Please forgive my use of low and high, it seems to depend on which end of the 
stack you're looking from :). I meant as close to it coming into the kernel as 
possible, yes.

> Putting as many servers as needed does scale well if you need only 
> sampled data - just put an appropriate sampler/load balancer before 
> them. And using FreeBSD on that servers will be cheaper than commercial 
> hardware solution, too.

Again, no ability to buy a sampler/load balancer, nor any space/heat/power to 
run one in. My available equipment consists of two core networking devices, some 
fibre, two Intel gig optical cards and one powerful(ish) Dell server currently 
running FreeBSD 6.X, which needs bumping to 7.0 when it's released.

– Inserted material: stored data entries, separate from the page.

[config.mk]
export PLATFORM = sky130hd
export DESIGN_NAME = strobe_pcm_port
export DESIGN_NICKNAME = d
export VERILOG_FILES = /design/src/rtl/spcm_pkg.sv /design/src/rtl/spcm_sync_bits.sv /design/src/rtl/spcm_bitclk.sv /design/src/rtl/spcm_tx.sv /design/src/rtl/spcm_rx.sv /design/src/rtl/strobe_pcm_port.sv
export SDC_FILE = /design/constraint.sdc
export NUM_CORES = 1
export LEC_CHECK = 0
export BUFFER_PORTS_ARGS = -buffer_cell sky130_fd_sc_hd__buf_2
export CORE_MARGIN = 3
export CORE_UTILIZATION = 51
export CTS_CLUSTER_SIZE = 25
export DETAILED_ROUTE_END_ITERATION = 10
export PLACE_DENSITY = 0.83
export SLEW_MARGIN = 20
export SYNTH_ARGS = -nofsm -noshare
export SYNTH_HDL_FRONTEND = slang
export SYNTH_SLANG_ARGS = --single-unit
[constraint.sdc]
create_clock -name clk -period 1.81 [get_ports clk]
set_input_delay 0.4525 -clock clk [delete_from_list [all_inputs] [get_ports clk]]
set_output_delay 0.4525 -clock clk [all_outputs]
set_load 0.05 [all_outputs]
`src/rtl/sb_pkg.sv`:
```
package sb_pkg;
   typedef enum logic [1:0] {
      SZ_BYTE = 2'd0,
      SZ_HALF = 2'd1,
      SZ_WORD = 2'd2,
      SZ_WIDE = 2'd3
   } size_e;

   typedef enum logic [2:0] {
      ST_IDLE,
      ST_RD,
      ST_RDW,
      ST_MERGE,
      ST_WAIT,
      ST_DONE
   } state_e;

   typedef enum logic [1:0] {
      K_PLAIN,
      K_XFER,
      K_CMD
   } kind_e;
endpackage

```
`src/rtl/sb_lane_unit.sv`:
```
module sb_lane_unit
   import sb_pkg::*;
#(
   parameter int DATA_W = 32
) (
   input  size_e             size_i,
   input  logic [1:0]        lane_i,
   input  logic [DATA_W-1:0] old_i,
   input  logic [DATA_W-1:0] new_i,
   input  logic [DATA_W-1:0] rd_i,
   output logic [DATA_W-1:0] merged_o,
   output logic [DATA_W-1:0] extract_o
);
   localparam int NBYTES = DATA_W / 8;
   localparam int SHW    = $clog2(DATA_W);

   initial begin
      assert (DATA_W == 32) else $error("sb_lane_unit: DATA_W must be 32");
   end

   // merge: each byte lane picks the new byte or keeps the old one
   for (genvar i = 0; i < NBYTES; i++) begin : g_lane
      localparam logic [1:0] LI = 2'(i);
      logic       sel;
      logic [7:0] src;
      always_comb begin
         case (size_i)
            SZ_BYTE: begin
               sel = (lane_i == LI);
               src = new_i[7:0];
            end
            SZ_HALF: begin
               sel = (lane_i[1] == LI[1]);
               src = new_i[8*(i%2) +: 8];
            end
            default: begin
               sel = 1'b1;
               src = new_i[8*i +: 8];
            end
         endcase
      end
      assign merged_o[8*i +: 8] = sel ? src : old_i[8*i +: 8];
   end

   // extract: shift the addressed lane down and clear the rest
   logic [SHW-1:0]    sh;
   logic [DATA_W-1:0] shifted;

   always_comb begin
      case (size_i)
         SZ_BYTE: sh = {lane_i, 3'b000};
         SZ_HALF: sh = {lane_i[1], 4'b0000};
         default: sh = '0;
      endcase
   end

   assign shifted = rd_i >> sh;

   always_comb begin
      case (size_i)
         SZ_BYTE: extract_o = {{(DATA_W-8){1'b0}}, shifted[7:0]};
         SZ_HALF: extract_o = {{(DATA_W-16){1'b0}}, shifted[15:0]};
         default: extract_o = shifted;
      endcase
   end
endmodule

```
`src/rtl/sb_gap_timer.sv`:
```
module sb_gap_timer #(
   parameter int GAP_W = 16
) (
   input  logic             clk,
   input  logic             rst_n,
   input  logic             start_i,
   input  logic [GAP_W-1:0] len_i,
   output logic             ready_o
);
   initial begin
      assert (GAP_W >= 1) else $error("sb_gap_timer: GAP_W must be positive");
   end

   logic [GAP_W-1:0] cnt_q;

   // loaded with len-1 on the issuing edge, so the next spaced write
   // is allowed exactly len cycles after this one
   always_ff @(posedge clk) begin
      if (!rst_n)
         cnt_q <= '0;
      else if (start_i)
         cnt_q <= (len_i == '0) ? '0 : len_i - 1'b1;
      else if (cnt_q != '0)
         cnt_q <= cnt_q - 1'b1;
   end

   assign ready_o = (cnt_q == '0);

   assert_start_idle_R4: assert property (@(posedge clk) disable iff (!rst_n)
      start_i |-> ready_o);
endmodule

```
`src/rtl/sb_shadow.sv`:
```
module sb_shadow #(
   parameter int DATA_W = 32
) (
   input  logic              clk,
   input  logic              rst_n,
   input  logic              load_i,
   input  logic [DATA_W-1:0] d_i,
   output logic [DATA_W-1:0] q_o
);
   always_ff @(posedge clk) begin
      if (!rst_n)
         q_o <= '0;
      else if (load_i)
         q_o <= d_i;
   end
endmodule

```
`src/rtl/subword_bridge.sv`:
```
module subword_bridge
   import sb_pkg::*;
#(
   parameter int               ADDR_W    = 8,
   parameter int               DATA_W    = 32,
   parameter int               GAP_W     = 16,
   parameter logic [ADDR_W-1:0] DPORT_OFS = 'h20,
   parameter logic [ADDR_W-1:0] XFER_OFS  = 'h0C,
   parameter logic [ADDR_W-1:0] CMD_OFS   = 'h0E
) (
   input  logic              clk,
   input  logic              rst_n,
   input  logic [GAP_W-1:0]  cfg_gap,
   input  logic              h_valid,
   input  logic              h_we,
   input  logic [1:0]        h_size,
   input  logic [ADDR_W-1:0] h_addr,
   input  logic [DATA_W-1:0] h_wdata,
   output logic              h_ready,
   output logic [DATA_W-1:0] h_rdata,
   output logic              dn_valid,
   output logic              dn_we,
   output logic [ADDR_W-1:0] dn_addr,
   output logic [DATA_W-1:0] dn_wdata,
   input  logic [DATA_W-1:0] dn_rdata
);
   localparam int WA_W = ADDR_W - 2;
   localparam logic [WA_W-1:0] DPORT_WA = DPORT_OFS[ADDR_W-1:2];
   localparam logic [WA_W-1:0] XFER_WA  = XFER_OFS[ADDR_W-1:2];
   localparam logic [WA_W-1:0] CMD_WA   = CMD_OFS[ADDR_W-1:2];

   initial begin
      assert (ADDR_W >= 3) else $error("subword_bridge: ADDR_W too small");
      assert (DATA_W == 32) else $error("subword_bridge: DATA_W must be 32");
      assert (XFER_WA == CMD_WA) else $error("subword_bridge: mode and command must share a word");
      assert (XFER_OFS[1] != CMD_OFS[1]) else $error("subword_bridge: mode and command need distinct halves");
      assert (XFER_OFS[0] == 1'b0 && CMD_OFS[0] == 1'b0) else $error("subword_bridge: halfword offsets must be even");
   end

   // request registers
   state_e              state_q;
   logic                we_q;
   size_e               size_q;
   logic [ADDR_W-1:0]   addr_q;
   logic [DATA_W-1:0]   wdata_q;
   logic [DATA_W-1:0]   work_q;
   kind_e               kind_q;
   logic                dport_q;

   // decode of the incoming request
   logic [WA_W-1:0] in_wa;
   logic            in_word;
   kind_e           in_kind;

   assign in_wa   = h_addr[ADDR_W-1:2];
   assign in_word = h_size[1];

   always_comb begin
      in_kind = K_PLAIN;
      if (h_we && size_e'(h_size) == SZ_HALF && in_wa == XFER_WA)
         in_kind = (h_addr[1] == XFER_OFS[1]) ? K_XFER : K_CMD;
   end

   // helpers
   logic              gap_rdy;
   logic              go_wr;
   logic              shadow_ld;
   logic [DATA_W-1:0] shadow_q;
   logic [DATA_W-1:0] lane_old;
   logic [DATA_W-1:0] merged;
   logic [DATA_W-1:0] extracted;

   assign go_wr     = (state_q == ST_WAIT) && (dport_q || gap_rdy);
   assign shadow_ld = (state_q == ST_RDW) && we_q && (kind_q == K_XFER);
   assign lane_old  = (state_q == ST_MERGE) ? shadow_q : dn_rdata;

   sb_lane_unit #(.DATA_W(DATA_W)) lane_i (
      .size_i    (size_q),
      .lane_i    (addr_q[1:0]),
      .old_i     (lane_old),
      .new_i     (wdata_q),
      .rd_i      (dn_rdata),
      .merged_o  (merged),
      .extract_o (extracted)
   );

   sb_gap_timer #(.GAP_W(GAP_W)) gap_i (
      .clk     (clk),
      .rst_n   (rst_n),
      .start_i (go_wr && !dport_q),
      .len_i   (cfg_gap),
      .ready_o (gap_rdy)
   );

   sb_shadow #(.DATA_W(DATA_W)) shadow_i (
      .clk    (clk),
      .rst_n  (rst_n),
      .load_i (shadow_ld),
      .d_i    (merged),
      .q_o    (shadow_q)
   );

   // sequencer
   always_ff @(posedge clk) begin
      if (!rst_n) begin
         state_q <= ST_IDLE;
         we_q    <= 1'b0;
         size_q  <= SZ_WORD;
         addr_q  <= '0;
         wdata_q <= '0;
         work_q  <= '0;
         kind_q  <= K_PLAIN;
         dport_q <= 1'b0;
      end else begin
         case (state_q)
            ST_IDLE: begin
               if (h_valid) begin
                  we_q    <= h_we;
                  size_q  <= size_e'(h_size);
                  addr_q  <= h_addr;
                  wdata_q <= h_wdata;
                  work_q  <= h_wdata;
                  kind_q  <= in_kind;
                  dport_q <= (in_wa == DPORT_WA);
                  if (!h_we)
                     state_q <= ST_RD;
                  else if (in_word)
                     state_q <= ST_WAIT;
                  else if (in_kind == K_CMD)
                     state_q <= ST_MERGE;
                  else
                     state_q <= ST_RD;
               end
            end
            ST_RD:   state_q <= ST_RDW;
            ST_RDW: begin
               if (!we_q) begin
                  work_q  <= extracted;
                  state_q <= ST_DONE;
               end else if (kind_q == K_XFER) begin
                  state_q <= ST_DONE;
               end else begin
                  work_q  <= merged;
                  state_q <= ST_WAIT;
               end
            end
            ST_MERGE: begin
               work_q  <= merged;
               state_q <= ST_WAIT;
            end
            ST_WAIT: begin
               if (go_wr)
                  state_q <= ST_DONE;
            end
            default: begin
               kind_q  <= K_PLAIN;
               state_q <= ST_IDLE;
            end
         endcase
      end
   end

   assign h_ready  = (state_q == ST_DONE);
   assign h_rdata  = work_q;
   assign dn_valid = (state_q == ST_RD) || go_wr;
   assign dn_we    = (state_q == ST_WAIT);
   assign dn_addr  = {addr_q[ADDR_W-1:2], 2'b00};
   assign dn_wdata = work_q;

   // assertions
   assert_ready_pulse_R10: assert property (@(posedge clk) disable iff (!rst_n)
      h_ready |=> !h_ready);

   assert_gap_kept_R4: assert property (@(posedge clk) disable iff (!rst_n)
      (dn_valid && dn_we && dn_addr[ADDR_W-1:2] != DPORT_WA) |-> gap_rdy);

   assert_dport_free_R5: assert property (@(posedge clk) disable iff (!rst_n)
      (state_q == ST_WAIT && dport_q) |-> dn_valid);

   assert_cmd_no_read_R7: assert property (@(posedge clk) disable iff (!rst_n)
      (kind_q == K_CMD && state_q != ST_IDLE) |-> !(dn_valid && !dn_we));

   assert_xfer_no_write_R6: assert property (@(posedge clk) disable iff (!rst_n)
      (kind_q == K_XFER && state_q != ST_IDLE) |-> !(dn_valid && dn_we));
endmodule

```
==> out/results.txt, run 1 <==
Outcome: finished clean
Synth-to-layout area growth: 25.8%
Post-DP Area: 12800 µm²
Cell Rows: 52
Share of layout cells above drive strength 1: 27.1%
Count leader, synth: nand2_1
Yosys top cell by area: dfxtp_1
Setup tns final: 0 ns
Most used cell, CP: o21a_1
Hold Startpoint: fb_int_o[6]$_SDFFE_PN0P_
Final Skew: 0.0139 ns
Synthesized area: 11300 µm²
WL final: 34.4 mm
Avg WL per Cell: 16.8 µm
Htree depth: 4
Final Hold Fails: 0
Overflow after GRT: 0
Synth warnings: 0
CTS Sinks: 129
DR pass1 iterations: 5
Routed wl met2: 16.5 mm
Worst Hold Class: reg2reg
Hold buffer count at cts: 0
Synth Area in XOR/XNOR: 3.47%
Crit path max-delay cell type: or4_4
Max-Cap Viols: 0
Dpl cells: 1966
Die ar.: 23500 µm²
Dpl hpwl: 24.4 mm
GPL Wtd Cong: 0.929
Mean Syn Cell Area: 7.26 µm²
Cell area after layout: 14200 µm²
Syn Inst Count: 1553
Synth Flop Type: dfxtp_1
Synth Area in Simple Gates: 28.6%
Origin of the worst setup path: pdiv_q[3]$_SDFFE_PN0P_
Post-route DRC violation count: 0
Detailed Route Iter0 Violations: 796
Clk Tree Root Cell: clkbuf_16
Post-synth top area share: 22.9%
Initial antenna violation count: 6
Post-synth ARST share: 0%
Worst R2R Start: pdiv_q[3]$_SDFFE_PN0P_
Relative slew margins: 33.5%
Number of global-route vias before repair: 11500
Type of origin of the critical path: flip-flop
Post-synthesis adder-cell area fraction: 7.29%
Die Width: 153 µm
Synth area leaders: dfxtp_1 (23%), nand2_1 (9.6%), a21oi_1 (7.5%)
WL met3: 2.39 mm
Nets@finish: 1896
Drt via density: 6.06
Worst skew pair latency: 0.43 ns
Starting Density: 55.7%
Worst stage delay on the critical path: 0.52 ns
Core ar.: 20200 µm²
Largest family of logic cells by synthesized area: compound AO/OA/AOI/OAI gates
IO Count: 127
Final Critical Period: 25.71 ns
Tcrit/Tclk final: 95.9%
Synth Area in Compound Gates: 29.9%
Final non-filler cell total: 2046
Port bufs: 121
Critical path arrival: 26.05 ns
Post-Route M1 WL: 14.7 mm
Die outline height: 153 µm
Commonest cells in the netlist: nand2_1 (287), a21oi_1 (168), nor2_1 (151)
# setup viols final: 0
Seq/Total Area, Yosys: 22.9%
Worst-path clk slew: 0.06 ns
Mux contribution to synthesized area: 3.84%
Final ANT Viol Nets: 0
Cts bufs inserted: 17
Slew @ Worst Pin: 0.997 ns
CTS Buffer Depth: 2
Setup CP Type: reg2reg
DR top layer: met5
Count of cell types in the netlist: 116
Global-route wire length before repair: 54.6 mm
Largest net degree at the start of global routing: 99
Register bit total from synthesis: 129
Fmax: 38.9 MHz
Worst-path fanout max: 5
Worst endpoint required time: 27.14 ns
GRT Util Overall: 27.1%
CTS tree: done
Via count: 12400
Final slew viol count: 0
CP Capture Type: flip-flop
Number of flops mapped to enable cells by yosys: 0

The kit at 
the other end of these optical links is either busy or incapable of sampling.

> Why sample is enough to you? What exactly do you need? May be you'd 
> rather write some simpler expressions for in-kernel filtering instead of 
> heavy-weighted Snort?

I'm afraid I will not discuss our exact requirements in an open forum, this 
seems unwise from a security point of view.

I would be happy to implement this as a BPF filter, but I'm unaware of how 
sample in the filter language and count with variables, rather then look at 
fields in a packet.

More additional uses I could possibly foresee:
* NetFlow Generation - For which sampling is perfectly acceptable, although we 
currently do this in hardware.

* Statistics Generation - What are our users using our network for, etc. Now of 
course a lot of this data can be obtained from NetFlow (as we do at current) but 
there are aspects that can't, like average packet sizes per protocol, etc, 
things like that.

* Research - I'm regularly asked for sampled data from our network from 
researchers (which currently I turn down) but I'm assuming that they think 
sampled data is quite suitable.

I can understand your hesitation about including something like this in the 
project as a whole, but as I've said this is primarily for our purposes.

If others would find it useful that's great and I'll maintain a patch on a 
webserver, if the project as a whole would find it useful that's great too.

It would be nice at least from a academic point of view for FreeBSD to support 
other research too, for example the work being done to separate the congestion 
control to permit easier testing of different methods.

P.
-- 
Peter Wood <peter at alastria.net>